En un mundo en el que todo pasa (y se repite) tan deprisa, cada vez cuesta más contemplar las cosas con calma. Como en las novelas de Murakami, darse el gustazo de sentarse conscientemente en un banco a la salida de una estación de tren a ver pasar a la gente. Observar gestos, reacciones, intercambiar miradas, sensaciones y mapas faciales.
En el mundo del audiovisual es complicado encontrar propuestas que regalen estos espacios de paz. Espacios de contemplación audiovisuales como, por ejemplo, ver “crecer” a un niño en diez minutos a través de las diversas emociones que experimenta mientras vive un espectáculo teatral,que no tienen ninguna preocupación por el tiempo externo ni por la duración del producto sino por el tiempo verdadero, el que produce cambios visibles en la vida.
Bebés (Thomas Balmes, 2010), pone el foco en la importancia del tiempo real “lo que pasa en pantalla” mientras el espectador observa las acciones que se muestran.
El género en sí mismo, llamado académicamente documental observacional, es arriesgado porque se enfrenta a la falta de paciencia de la actual cultura audiovisual de consumo rápido. Mientras tanto, en Facebook se ponen de moda los microvideos que se reproducen solos en el muro bajo amenaza de dejar de ser vistos si pierden un ápice el ritmo frenético que necesitan tener para ser consumidos en ese lapso que el espectador les permite hasta que decida dar otro toquecito a su smartphone para hacerlo desaparecer bajo otro vídeo similar… En una carrera por impactar lo máximo posible en el menor tiempo posible, haciendo uso de imágenes estandarizadas y remezcladas en múltiples situaciones comunicativas, como piezas neutras y multifuncionales de puzle. Y es entendible: ante la enorme sobreabundancia de estímulos, es narrativamente lógico y coherente proponer vídeos ágiles, de fácil digestión y extremadamente cortos.
Sin embargo, no todos los contextos de consumo mediático comparten la misma naturaleza temporal. En algunos (pocos) cines y frente al televisor, conectado a algún dispositivo que reproduce películas, podemos aún disfrutar de la observación de la vida a tiempo real. Porque, al fin y al cabo, la vida a tiempo real no ha dejado de suceder.

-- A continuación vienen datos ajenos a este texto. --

## src/rtl/mem_arbiter_pkg.sv

```systemverilog
// Shared types for the cache-to-RAM arbiter: RAM status codes and arbiter states.
package mem_arbiter_pkg;

    localparam int unsigned WORD_W = 32;

    typedef enum logic [1:0] {
        FREE   = 2'd0,
        BUSY   = 2'd1,
        ACCESS = 2'd2,
        ERROR  = 2'd3
    } ramstate_t;

    typedef enum logic [1:0] {
        IDLE  = 2'd0,
        DSERV = 2'd1,
        ISERV = 2'd2
    } arbstate_t;

endpackage

```

## src/rtl/mem_arbiter_arb_grant.sv

```systemverilog
// Grant selection between icache and dcache with a bounded icache starvation counter.
module mem_arbiter_arb_grant
    import mem_arbiter_pkg::*;
#(
    parameter int unsigned STARVE_MAX = 8,
    parameter int unsigned STARVE_W   = $clog2(STARVE_MAX + 1)
) (
    input  logic                clk,
    input  logic                rst,
    input  logic                dreq,
    input  logic                ireq,
    input  logic                iserv,
    input  logic                idone,
    output arbstate_t           grant_c,
    output logic [STARVE_W-1:0] starve
);

    logic starved;

    // A completing icache access clears the counter, so it no longer counts as starved.
    assign starved = (starve >= STARVE_W'(STARVE_MAX)) && !idone;

    always_comb begin
        grant_c = IDLE;
        if (dreq && !(ireq && starved)) begin
            grant_c = DSERV;
        end else if (ireq) begin
            grant_c = ISERV;
        end
    end

    always_ff @(posedge clk) begin
        if (rst) begin
            starve <= '0;
        end else if (idone || !ireq) begin
            starve <= '0;
        end else if (!iserv && (starve < STARVE_W'(STARVE_MAX))) begin
            starve <= starve + STARVE_W'(1);
        end
    end

endmodule

```

## src/rtl/mem_arbiter.sv

```systemverilog
// Arbitrates icache/dcache word requests onto one RAM port, with block-transfer lock and access counters.
module mem_arbiter
    import mem_arbiter_pkg::*;
#(
    parameter int unsigned STARVE_MAX = 8,
    parameter int unsigned CNT_W      = 32
) (
    input  logic              CLK,
    input  logic              RST,
    input  logic              iREN,
    input  logic [WORD_W-1:0] iaddr,
    output logic              iwait,
    output logic [WORD_W-1:0] iload,
    input  logic              dREN,
    input  logic              dWEN,
    input  logic [WORD_W-1:0] daddr,
    input  logic [WORD_W-1:0] dstore,
    input  logic              cctrans,
    output logic              dwait,
    output logic [WORD_W-1:0] dload,
    output logic              ramREN,
    output logic              ramWEN,
    output logic [WORD_W-1:0] ramaddr,
    output logic [WORD_W-1:0] ramstore,
    input  logic [WORD_W-1:0] ramload,
    input  logic [1:0]        ramstate,
    output logic [CNT_W-1:0]  icnt,
    output logic [CNT_W-1:0]  dcnt,
    output logic [CNT_W-1:0]  errcnt
);

    localparam int unsigned STARVE_W = $clog2(STARVE_MAX + 1);

    arbstate_t             state;
    arbstate_t             next_state;
    arbstate_t             grant;
    ramstate_t             rs;
    logic                  dreq;
    logic                  d_done;
    logic                  i_done;
    logic                  ram_err;
    logic [STARVE_W-1:0]   starve;

    assign rs      = ramstate_t'(ramstate);
    assign dreq    = dREN | dWEN;
    assign d_done  = (state == DSERV) && dreq && (rs == ACCESS);
    assign i_done  = (state == ISERV) && iREN && (rs == ACCESS);
    assign ram_err = (rs == ERROR) && (((state == DSERV) && dreq) || ((state == ISERV) && iREN));

    mem_arbiter_arb_grant #(
        .STARVE_MAX (STARVE_MAX),
        .STARVE_W   (STARVE_W)
    ) u_grant (
        .clk     (CLK),
        .rst     (RST),
        .dreq    (dreq),
        .ireq    (iREN),
        .iserv   (state == ISERV),
        .idone   (i_done),
        .grant_c (grant),
        .starve  (starve)
    );

    // Next state: the block-transfer lock keeps the dcache granted between words.
    always_comb begin
        next_state = state;
        case (state)
            IDLE: next_state = grant;
            DSERV: begin
                if (d_done) begin
                    next_state = cctrans ? DSERV : grant;
                end else if (!cctrans && !dreq) begin
                    next_state = IDLE;
                end
            end
            ISERV: begin
                if (i_done) begin
                    next_state = grant;
                end else if (!iREN) begin
                    next_state = IDLE;
                end
            end
            default: next_state = IDLE;
        endcase
    end

    // RAM mux and cache handshakes follow the current owner; write wins over read.
    always_comb begin
        ramREN   = 1'b0;
        ramWEN   = 1'b0;
        ramaddr  = '0;
        ramstore = '0;
        iwait    = 1'b1;
        dwait    = 1'b1;
        iload    = '0;
        dload    = '0;
        case (state)
            DSERV: begin
                ramWEN   = dWEN;
                ramREN   = dREN & ~dWEN;
                ramaddr  = daddr;
                ramstore = dstore;
                dload    = ramload;
                dwait    = ~d_done;
            end
            ISERV: begin
                ramREN  = 1'b1;
                ramaddr = iaddr;
                iload   = ramload;
                iwait   = ~i_done;
            end
            default: ;
        endcase
    end

    always_ff @(posedge CLK) begin
        if (RST) begin
            state  <= IDLE;
            icnt   <= '0;
            dcnt   <= '0;
            errcnt <= '0;
        end else begin
            state <= next_state;
            if (i_done) begin
                icnt <= icnt + CNT_W'(1);
            end
            if (d_done) begin
                dcnt <= dcnt + CNT_W'(1);
            end
            if (ram_err) begin
                errcnt <= errcnt + CNT_W'(1);
            end
        end
    end

endmodule
```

Bebés plantea un relato honesto, cuya principal virtud es el acceso remoto, es decir,situarnos a medio metro de distancia de acontecimientos cotidianos que transcurren en lugares ajenosdifícilmente accesibles. Durante la película asistimos a una selección de momentos del crecimiento de cuatro bebés, que se crían de forma simultánea en puntos geográficos muy diferentes y alejados entre sí: Ponijao, en Namibia; Bayarjargal, en Mongolia; Mari, en Tokyo, Japón, y Hattie, en San Francisco, Estados Unidos.
Lejos de caer en los tópicos y las comparaciones reduccionistas propias del etnocentrismo cultural, el director obtiene la confianza de distintos grupos humanos para que los espectadores disfrutemos de sus particulares naturalezas, espacios e interacciones con el medio. La historia nos hace reflexionar -sin dirigirnos la mirada- sobre los relativos umbrales de lo material, de lo social, del peligro, de la seguridad y de las relaciones humanas. Pero no desde un punto de vista ético-moralista o político, sino desde una sutil transparencia antropológica y didáctica que nos asoma a la realidad “darwiniana” de la adaptación al medio. La prosperidad no depende de un factor inmutable, sino que es un concepto variable que adopta distintas caras en función de las demandas del entorno.
Esa es la potencia de la filmación limpia y paciente, que enriquece nuestro conocimiento de los demás, independientemente de las diferencias porque nos damos el tiempo necesario para percibir y disfrutar del vínculo humano, del deseo de crecer, de andar, de comprender, de aprender y de jugar de todos los bebés del mundo. Y además, el propio tempo de la narración facilita una fotografía preciosa que nos enseña otros mundos, nuestros mundos, sus energías y sus objetos con una profundidad que sólo una cámara de cine puede conservar. Para hacernos entender, pero sobre todo sentir.